Exercise directions - Whenever a line below includes the word "jobs", copy that line.

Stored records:
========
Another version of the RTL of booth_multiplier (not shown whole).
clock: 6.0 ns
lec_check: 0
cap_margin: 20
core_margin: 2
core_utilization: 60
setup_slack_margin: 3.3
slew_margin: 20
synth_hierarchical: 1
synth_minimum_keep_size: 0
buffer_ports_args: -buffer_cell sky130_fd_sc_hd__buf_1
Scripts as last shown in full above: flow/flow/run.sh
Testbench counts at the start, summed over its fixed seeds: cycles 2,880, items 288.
From an optimization exercise on the open Yosys and OpenROAD flow, aimed at small area; shortcuts taken in it are not production practice. Function was checked by simulation only, so behaviour that the tests miss may differ from the original. The clock input has no modelled driver; a real chip could not lean on it and would need a root buffer or a full tree. No activity file was given, so power comes from the tool's default toggle rates.

== v5 ==
// main
module main(
	input logic		_clk, _rst,
	input logic		up, down,
	output logic		hsync, vsync,
	output logic		active,
	output logic		r, g, b
);
	logic clk;
	logic rst;
	assign clk = _clk;
	assign rst = ~_rst;
	localparam MAX_H = 799;
	localparam MAX_V = 524;
	logic [9:0] hp, vp;
	always_ff @(posedge clk, posedge rst)
		if (rst)		hp <= '0;
		else if (hp == MAX_H)	hp <= '0;
		else			hp <= hp + 1'b1;
	always_ff @(posedge clk, posedge rst)
		if (rst)		vp <= '0;
		else if (hp == MAX_H) begin
			if (vp == MAX_V)	vp <= '0;
			else 			vp <= vp + 1'b1;
		end
	wire hblank = hp[9] && (hp[8] || hp[7]);	 
	wire tick = (hp == MAX_H) && (vp == 10'd489);
	assign hsync = (10'd656 <= hp && hp <= 10'd751);
	assign vsync = (10'd490 <= vp && vp <= 10'd491);
	assign active = !hblank && (vp < 10'd480);
	wire [5:0] col = hp[9:4];
	wire [4:0] trow = vp[8:4];
	wire [3:0] py = vp[3:0];
	wire [3:0] px = hp[3:0];
	logic [4:0] ship_y;
	always_ff @(posedge clk, posedge rst)
		if (rst) 				ship_y <= '0;
		else if (!tick)				ship_y <= ship_y;
		else if (~up && (ship_y != '0))		ship_y <= ship_y - 5'd1;
		else if (~down && (ship_y != 5'd29))	ship_y <= ship_y + 5'd1;
	logic [5:0] eq;
	wire [5:0] e = eq ^ 6'd40;
	always_ff @(posedge clk, posedge rst)
		if (rst)		eq <= '0;
		else if (tick)		eq <= ((e == 6'd61) ? 6'd0 : e - 6'd1) ^ 6'd40;
	wire [1:0] tail_frame = {e[1] ^ e[0], e[0]};
	wire fwd = (px == 4'd15 && !hblank) || tick;
	wire bwd = hblank && (hp[1:0] == 2'b00);
	logic [4:0] obj_row;
	logic [1:0] obj_spr;
	random_byte random_byte(.clk(clk), .rst(rst), .fwd(fwd), .bwd(bwd), .row(obj_row), .spr(obj_spr));
	logic ship_in_coin;
	logic [2:0] taken;
	always_ff @(posedge clk, posedge rst)
		if (rst)		taken <= '0;
		else if (tick)		taken <= {ship_in_coin, taken[2:1]};
	wire filled = (col >= e || e[5:2] == 4'b1111) && !(col < 6'd3 && taken[col[1:0]]);
	wire coin_now = filled && (obj_row == ship_y) && (obj_spr == 2'b11);
	wire at_ship = (col == 6'd3);
	always_ff @(posedge clk, posedge rst)
		if (rst)		ship_in_coin <= 1'b0;
		else if (at_ship)	ship_in_coin <= coin_now;
  ...
==> flow/config.mk <==
export PLATFORM = sky130hd
export DESIGN_NAME = main
export DESIGN_NICKNAME = main
export VERILOG_FILES = /design/flow/design.v
export SDC_FILE = /design/flow/constraint.sdc
export NUM_CORES = 8
export LEC_CHECK = 0
export CAP_MARGIN = 5
export CORE_MARGIN = 2
export CORE_UTILIZATION = 70
export GPL_TIMING_DRIVEN = 0
export PLACE_DENSITY = 0.8
export SLEW_MARGIN = 5
==> flow/constraint.sdc <==
create_clock -name core_clock -period 40.0 [get_ports {_clk}]
set_input_delay 8.0000 -clock core_clock [delete_from_list [all_inputs] [get_ports {_clk}]]
set_output_delay 8.0000 -clock core_clock [all_outputs]
set_load 0.01 [all_outputs]
standard.sh (not shown) runs the stock make flow with config.mk's settings and CLKGATE_MAP_FILE= SYNTH_SCRIPT=/design/flow/synth_recipe.tcl, a recipe that flattens the netlist after the stock synthesis.
==> flow/flow/run.sh <==
#!/bin/bash
# Own layout flow: the standard flow (standard.sh) with two changes:
#  - synthesis maps the combinational logic with a stronger ABC script,
#    run for several seeds in parallel, keeping the smallest result
#    (area.abc); registers are mapped before ABC, as in the standard synthesis;
#  - the clock is distributed by cts_own.tcl (a few buffers driven by
#    the clock port) instead of ORFS's CTS.
# Each step's output goes to a log file of its own in the work folder.
set -euo pipefail
W=$(pwd)
export OWN_ABC_SCRIPT=$W/flow/area.abc
export OWN_ABC_SEEDS=${OWN_ABC_SEEDS:-1 3 5 7 9 11 13 15 17 19 21 23 25 27 29 31}
export OWN_ABC_SECONDS=${OWN_ABC_SECONDS:-300}
export OWN_ABC_MAPS=${OWN_ABC_MAPS:-dch -f; amap | dch; amap | dch; amap -m | amap}
export OWN_CLOCK_PORT=_clk
export OWN_CLOCK_BUF=${OWN_CLOCK_BUF:-sky130_fd_sc_hd__buf_12}
export OWN_CLOCK_GROUPS=${OWN_CLOCK_GROUPS:-3}
# the platform's don't-use cells, plus the largest buffers, which repair_design
# otherwise picks for the high-fanout reset and select nets
DU=$(bash standard.sh print-DONT_USE_CELLS 2>/dev/null | sed -n 's/^DONT_USE_CELLS: //p')
DU="$DU ${OWN_EXTRA_DONT_USE-sky130_fd_sc_hd__buf_4 sky130_fd_sc_hd__buf_6 sky130_fd_sc_hd__buf_8 sky130_fd_sc_hd__buf_12 sky130_fd_sc_hd__buf_16 sky130_fd_sc_hd__bufbuf_8 sky130_fd_sc_hd__bufbuf_16}"
S=(SYNTH_SCRIPT=$W/flow/own_synth.tcl ADDER_MAP_FILE= "BUFFER_PORTS_ARGS=-buffer_cell sky130_fd_sc_hd__buf_1" "DONT_USE_CELLS=$DU" "MIN_BUF_CELL_AND_PORTS=sky130_fd_sc_hd__buf_1 A X")
bash standard.sh "${S[@]}" place > $W/flow_place.log 2>&1
bash standard.sh "${S[@]}" RUN_SCRIPT=$W/flow/cts_own.tcl RUN_LOG_NAME_STEM=4_1_cts run > $W/flow_cts.log 2>&1
bash standard.sh "${S[@]}" finish > $W/flow_finish.log 2>&1
==> flow/flow/own_synth.tcl <==
# The standard synthesis (synth_recipe.tcl), with one change: ABC maps the
# combinational logic with a stronger, area-oriented script (area.abc) instead
# of ORFS's speed script. The logic ABC gets is written out once; area.abc is
# run on it by one yosys-abc process per seed in OWN_ABC_SEEDS, NUM_CORES at a
# time,
# and the smallest mapped result is read back in its place. Registers are
# mapped before ABC runs, so they come out as in the standard synthesis.
proc synth {args} { yosys synth -nofsm -noshare {*}$args }
proc own_abc_script { path text } {
  set f [open $path w]
  puts $f $text
  close $f
}
proc abc {args} {
  set si [lsearch -exact $args -script]
  set lib [lindex $args [expr { [lsearch -exact $args -liberty] + 1 }]]
  set dont_use {}
  for { set i 0 } { $i < [llength $args] } { incr i } {
    if { [lindex $args $i] eq "-dont_use" } {
      lappend dont_use -X [lindex $args [incr i]]
    }
  }
  set dir $::env(RESULTS_DIR)/own_abc
  file mkdir $dir
  set fh [open $::env(OWN_ABC_SCRIPT)]
  set template [read $fh]
  close $fh
  # 1. write out the logic ABC gets (the mapping made here is discarded)
  yosys design -save own_abc_in
  own_abc_script $dir/dump.script "write_blif $dir/in.blif\nstrash\nmap"
  lset args [expr { $si + 1 }] $dir/dump.script
  yosys abc {*}$args
  yosys design -load own_abc_in
  # 2. one yosys-abc per seed, in parallel
  set abc_exe [file join [file dirname $::env(YOSYS_EXE)] yosys-abc]
  if { ![file executable $abc_exe] } {
    set abc_exe yosys-abc
  }
  set maps {}
  foreach m [split $::env(OWN_ABC_MAPS) "|"] {
    lappend maps [string trim $m]
  }
  set jobs {}
  foreach seed $::env(OWN_ABC_SEEDS) {
    set body [string map [list @S1@ $seed @S2@ [expr { $seed + 1 }] \
      @T@ $::env(OWN_ABC_SECONDS)] $template]
    set text "read_lib -w $dont_use $lib\nread_blif $dir/in.blif\n$body\nwrite_blif $dir/opt_$seed.blif\n"
    set k 0
    foreach m $maps {
      append text "read_blif $dir/opt_$seed.blif\nstrash\n$m\ntopo\nstime -p\nwrite_blif $dir/out_${seed}_$k.blif\n"
      incr k
    }
    own_abc_script $dir/run_$seed.script $text
    append jobs "$abc_exe -f $dir/run_$seed.script > $dir/run_$seed.log 2>&1\n"
  }
  set fh [open $dir/jobs.txt w]
  puts -nonewline $fh $jobs
  close $fh
  exec bash -c "xargs -d '\\n' -P $::env(NUM_CORES) -I CMD bash -c CMD < $dir/jobs.txt"
  set best_area -1
  set best {}
  foreach seed $::env(OWN_ABC_SEEDS) {
    set fh [open $dir/run_$seed.log]
    set log [read $fh]
    close $fh
    set areas [regexp -all -inline {Area =\s*([0-9.]+)} $log]
    for { set k 0 } { $k < [llength $maps] } { incr k } {
      set area [lindex $areas [expr { 2 * $k + 1 }]]
      if { $area eq {} || ![file exists $dir/out_${seed}_$k.blif] } {
        puts "own abc: seed $seed mapping $k gave no result"
        continue
      }
      puts "own abc: seed $seed mapping $k area $area"
      if { $best_area < 0 || $area < $best_area } {
        set best_area $area
        set best out_${seed}_$k
      }
    }
  }
  if { $best eq {} } {
    error "own abc: no seed gave a result"
  }
  puts "own abc: kept $best area $best_area"
  # 3. read the best mapping back as ABC's result (under the model name
  # yosys expects)
  set fh [open $dir/$best.blif]
  set text [read $fh]
  close $fh
  regsub -line {^\.model .*$} $text {.model netlist} text
  set fh [open $dir/$best.blif w]
  puts -nonewline $fh $text
  close $fh
  own_abc_script $dir/load.script "read_blif $dir/$best.blif"
  lset args [expr { $si + 1 }] $dir/load.script
  yosys abc {*}$args
}
source $::env(SCRIPTS_DIR)/synth.tcl
# left out here: clear keep_hierarchy, flatten, clean up, hide names made inside functions, write 1_2_yosys.v
Other scripts of this flow, unchanged in this note and not shown: flow/flow/area.abc, flow/flow/cts_own.tcl
The final layout from v5, which completed every stage, passed the timing, DRC and antenna checks at the end of the flow.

Reply -
  set jobs {}
    append jobs "$abc_exe -f $dir/run_$seed.script > $dir/run_$seed.log 2>&1\n"
  set fh [open $dir/jobs.txt w]
  puts -nonewline $fh $jobs
  exec bash -c "xargs -d '\\n' -P $::env(NUM_CORES) -I CMD bash -c CMD < $dir/jobs.txt"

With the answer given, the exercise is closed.